ATOR-1017 is distinct from other 4-1BB antibodies, partly because of its unique binding profile, but also because its immunostimulating function is dependent on crosslinking to Fc-gamma receptors in immune cells. This localizes the immunostimulation to the tumor region where both 4-1BB and Fc-gamma receptors are expressed at high levels – totally in line with the treatment strategy for Alligator’s drug candidates.
The objective is to achieve an effective tumor-targeting immune response with minimum side effects.

1. ATOR-1017 binds to the target molecule 4-1BB on the surface of T cells.
2. The immune activating function is dependent on binding to Fc-gamma receptor on macrophages.
3. The beneficial T cells are activated to kill tumor cells.

Project

Preclinical data presented for the drug candidate ATOR-1017 shows that ATOR-1017 triggers potent anti-tumor effects in an experimental model of colorectal cancer (MC38). It has also been shown that ATOR-1017 has a dose-dependent inhibitory effect on tumor growth and improves survival. Large volumes of preclinical data have been presented showing that ATOR-1017 stimulates both natural killer (NK) and T cells, both of which contribute to an effective immune-mediated killing of tumor cells. NK cells are immune cells that specifically target tumor cells trying to evade the immune system’s response. NK cells also strengthen cell-death signaling from the immune system’s tumor-specific T cells. Stimulatory antibodies against 4-1BB therefore strengthen the ability of both NK and T cells to attack tumor cells. These preclinical data further support positioning of the 4-1BB antibody ATOR-1017 as best-in-class with the potential to minimize side effects while also triggering powerful immune responses.
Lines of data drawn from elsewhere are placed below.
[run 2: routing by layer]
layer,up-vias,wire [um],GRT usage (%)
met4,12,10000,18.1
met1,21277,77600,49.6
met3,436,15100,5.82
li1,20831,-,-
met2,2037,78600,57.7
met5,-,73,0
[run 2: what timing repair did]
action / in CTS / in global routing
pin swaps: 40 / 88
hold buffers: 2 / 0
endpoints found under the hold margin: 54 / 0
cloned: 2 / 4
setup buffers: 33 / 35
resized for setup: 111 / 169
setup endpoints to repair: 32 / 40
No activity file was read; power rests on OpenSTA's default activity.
$ cat src/hdl/xbuf_cfg.svh
// Array geometry; XBUF_DW must stay XBUF_W * XBUF_EW and a multiple of 8 bits
`ifndef XBUF_CFG_SVH
`define XBUF_CFG_SVH

// Elements per row, which is also the number of columns per tile
`define XBUF_W 4

// Rows per tile
`define XBUF_H 4

// Element width in bits
`define XBUF_EW 16

// One bus word carries one full row
`define XBUF_DW (`XBUF_W * `XBUF_EW)

// Byte address width of the memory port
`define XBUF_AW 32

// Width of one column result and of the row-count input
`define XBUF_ACC_W 32
`define XBUF_ROWS_W 8

`endif
$ cat src/hdl/xbuf_pkg.sv
// Types shared by the X stream blocks; sizes come from xbuf_cfg.svh
`default_nettype none

`include "xbuf_cfg.svh"

package xbuf_pkg;

  // One signed integer element
  typedef logic signed [`XBUF_EW-1:0] xbuf_elem_t;

  // Bus word, seen either as raw bits or as a row of elements
  // Element 0 sits in the low bits
  typedef union packed {
    logic [`XBUF_DW-1:0]          raw;
    xbuf_elem_t [`XBUF_W-1:0]     elem;
  } xbuf_word_u;

  // Row fetcher states
  typedef enum logic [1:0] {
    IDLE,
    REQ,
    DONE
  } xbuf_fetch_state_e;

  // Wrapped column sum
  typedef logic signed [`XBUF_ACC_W-1:0] xbuf_acc_t;

endpackage

`default_nettype wire

$ cat src/hdl/x_row_fetcher.sv
// Reads one row per Wishbone classic read; start_i is ignored unless idle, num_rows_i >= 1
`timescale 1ns/1ps
`default_nettype none

`include "xbuf_cfg.svh"

module x_row_fetcher
  import xbuf_pkg::*;
(
  input  logic                     clk_i,
  input  logic                     rst_ni,
  input  logic                     start_i,
  input  logic [`XBUF_AW-1:0]      base_addr_i,
  input  logic [`XBUF_ROWS_W-1:0]  num_rows_i,
  // Wishbone classic read master
  output logic                     wb_cyc_o,
  output logic                     wb_stb_o,
  output logic [`XBUF_AW-1:0]      wb_adr_o,
  input  logic [`XBUF_DW-1:0]      wb_dat_i,
  input  logic                     wb_ack_i,
  // Row stream towards the transpose buffer
  output logic                     row_valid_o,
  output xbuf_word_u               row_data_o,
  output logic                     row_last_o,
  input  logic                     row_ready_i,
  output logic                     fetch_done_o
);

  localparam int unsigned HIDX_W = (`XBUF_H > 1) ? $clog2(`XBUF_H) : 1;

  xbuf_fetch_state_e        state_q;
  logic                     cyc_q;
  logic                     valid_q;
  logic                     last_q;
  logic [`XBUF_AW-1:0]      adr_q;
  logic [`XBUF_ROWS_W-1:0]  left_q;
  logic [HIDX_W-1:0]        hcnt_q;
  xbuf_word_u               data_q;

  logic bus_done;
  logic row_accept;

  assign bus_done   = cyc_q && wb_ack_i;
  assign row_accept = valid_q && row_ready_i;

  always_ff @(posedge clk_i or negedge rst_ni) begin : fetch_fsm
    if (!rst_ni) begin
      state_q <= IDLE;
      cyc_q   <= 1'b0;
      valid_q <= 1'b0;
      last_q  <= 1'b0;
      adr_q   <= '0;
      left_q  <= '0;
      hcnt_q  <= '0;
    end else begin
      case (state_q)
        IDLE: begin
          if (start_i) begin
            adr_q   <= base_addr_i;
            left_q  <= num_rows_i;
            hcnt_q  <= '0;
            cyc_q   <= 1'b1;
            state_q <= REQ;
          end
        end

        REQ: begin
          // Bus cycle ends on ack, the word moves to the holding register
          if (bus_done) begin
            cyc_q   <= 1'b0;
            valid_q <= 1'b1;
            last_q  <= (hcnt_q == HIDX_W'(`XBUF_H - 1)) || (left_q == `XBUF_ROWS_W'(1));
            hcnt_q  <= (hcnt_q == HIDX_W'(`XBUF_H - 1)) ? '0 : hcnt_q + 1'b1;
            left_q  <= left_q - 1'b1;
            adr_q   <= adr_q + `XBUF_AW'(`XBUF_DW / 8);
          end
          // Next request only once the held row is gone
          if (row_accept) begin
            valid_q <= 1'b0;
            if (left_q == '0) begin
              state_q <= DONE;
            end else begin
              cyc_q <= 1'b1;
            end
          end
        end

        DONE: begin
          state_q <= IDLE;
        end

        default: begin
          state_q <= IDLE;
        end
      endcase
    end
  end

  always_ff @(posedge clk_i) begin : hold_reg
    if (bus_done) begin
      data_q.raw <= wb_dat_i;
    end
  end

  assign wb_cyc_o     = cyc_q;
  assign wb_stb_o     = cyc_q;
  assign wb_adr_o     = adr_q;
  assign row_valid_o  = valid_q;
  assign row_data_o   = data_q;
  assign row_last_o   = last_q;
  assign fetch_done_o = (state_q == DONE);

endmodule

`default_nettype wire
$ cat src/hdl/xbuf_cfg.svh
// Array geometry; XBUF_DW must stay XBUF_W * XBUF_EW and a multiple of 8 bits
`ifndef XBUF_CFG_SVH
`define XBUF_CFG_SVH

// Elements per row, which is also the number of columns per tile
`define XBUF_W 4

// Rows per tile
`define XBUF_H 4

// Element width in bits
`define XBUF_EW 16

// One bus word carries one full row
`define XBUF_DW (`XBUF_W * `XBUF_EW)

// Byte address width of the memory port
`define XBUF_AW 32

// Width of one column result and of the row-count input
`define XBUF_ACC_W 32
`define XBUF_ROWS_W 8

`endif
$ cat src/hdl/xbuf_pkg.sv
// Types shared by the X stream blocks; sizes come from xbuf_cfg.svh
`default_nettype none

`include "xbuf_cfg.svh"

package xbuf_pkg;

  // One signed integer element
  typedef logic signed [`XBUF_EW-1:0] xbuf_elem_t;

  // Bus word, seen either as raw bits or as a row of elements
  // Element 0 sits in the low bits
  typedef union packed {
    logic [`XBUF_DW-1:0]          raw;
    xbuf_elem_t [`XBUF_W-1:0]     elem;
  } xbuf_word_u;

  // Row fetcher states
  typedef enum logic [1:0] {
    IDLE,
    REQ,
    DONE
  } xbuf_fetch_state_e;

  // Wrapped column sum
  typedef logic signed [`XBUF_ACC_W-1:0] xbuf_acc_t;

endpackage

`default_nettype wire

$ cat src/hdl/x_transpose_buffer.sv
// Two tile banks in ping-pong; a bank is only freed by tile_ack_i and rows need row_last_i per tile
`timescale 1ns/1ps
`default_nettype none

`include "xbuf_cfg.svh"

module x_transpose_buffer
  import xbuf_pkg::*;
(
  input  logic                                  clk_i,
  input  logic                                  rst_ni,
  // Row stream from the fetcher
  input  logic                                  row_valid_i,
  input  xbuf_word_u                            row_data_i,
  input  logic                                  row_last_i,
  output logic                                  row_ready_o,
  // Tile towards the consumer, column first
  output logic                                  tile_valid_o,
  output xbuf_elem_t [`XBUF_W-1:0][`XBUF_H-1:0] tile_data_o,
  input  logic                                  tile_ack_i
);

  localparam int unsigned HIDX_W = (`XBUF_H > 1) ? $clog2(`XBUF_H) : 1;

  // Bank storage, bank index first then row
  xbuf_word_u        bank_q [2][`XBUF_H];

  logic [1:0]        full_q;
  logic              wr_bank_q;
  logic              rd_bank_q;
  logic [HIDX_W-1:0] row_idx_q;

  logic row_accept;
  logic bank_complete;

  // Only the write bank decides whether a row can come in
  assign row_ready_o   = ~full_q[wr_bank_q];
  assign row_accept    = row_valid_i && row_ready_o;
  assign bank_complete = row_accept && (row_last_i || (row_idx_q == HIDX_W'(`XBUF_H - 1)));

  always_ff @(posedge clk_i or negedge rst_ni) begin : bank_ctrl
    if (!rst_ni) begin
      full_q    <= '0;
      wr_bank_q <= 1'b0;
      rd_bank_q <= 1'b0;
      row_idx_q <= '0;
    end else begin
      if (row_accept) begin
        row_idx_q <= bank_complete ? '0 : row_idx_q + 1'b1;
      end
      if (bank_complete) begin
        full_q[wr_bank_q] <= 1'b1;
        wr_bank_q         <= ~wr_bank_q;
      end
      // The read bank is always full when acked, so it never equals the write bank here
      if (tile_ack_i) begin
        full_q[rd_bank_q] <= 1'b0;
        rd_bank_q         <= ~rd_bank_q;
      end
    end
  end

  // Row write, with zero fill of the remaining rows on a short tile
  always_ff @(posedge clk_i) begin : bank_write
    if (row_accept) begin
      for (int h = 0; h < `XBUF_H; h++) begin
        if (HIDX_W'(h) == row_idx_q) begin
          bank_q[wr_bank_q][h] <= row_data_i;
        end else if (row_last_i && (HIDX_W'(h) > row_idx_q)) begin
          bank_q[wr_bank_q][h] <= '0;
        end
      end
    end
  end

  assign tile_valid_o = full_q[rd_bank_q];

  // Transposed view of the read bank: column w, row h is element w of row h
  for (genvar w = 0; w < `XBUF_W; w++) begin : g_col
    for (genvar h = 0; h < `XBUF_H; h++) begin : g_row
      assign tile_data_o[w][h] = bank_q[rd_bank_q][h].elem[w];
    end
  end

endmodule

`default_nettype wire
Clinical Trial Authorization (CTA) is granted for a Phase I clinical study with ATOR-1017, and dosing preparations for the first patient are ongoing. The study will comprise up to 50 patients and is a dose-ranging study in patients with metastatic cancer. The study will be conducted in three different clinics in Sweden. The primary endpoint of the study is to investigate the safety and tolerability of ATOR-1017, and to determine the recommended dose for subsequent Phase II studies. The Phase I study is estimated to start during the fourth quarter 2019.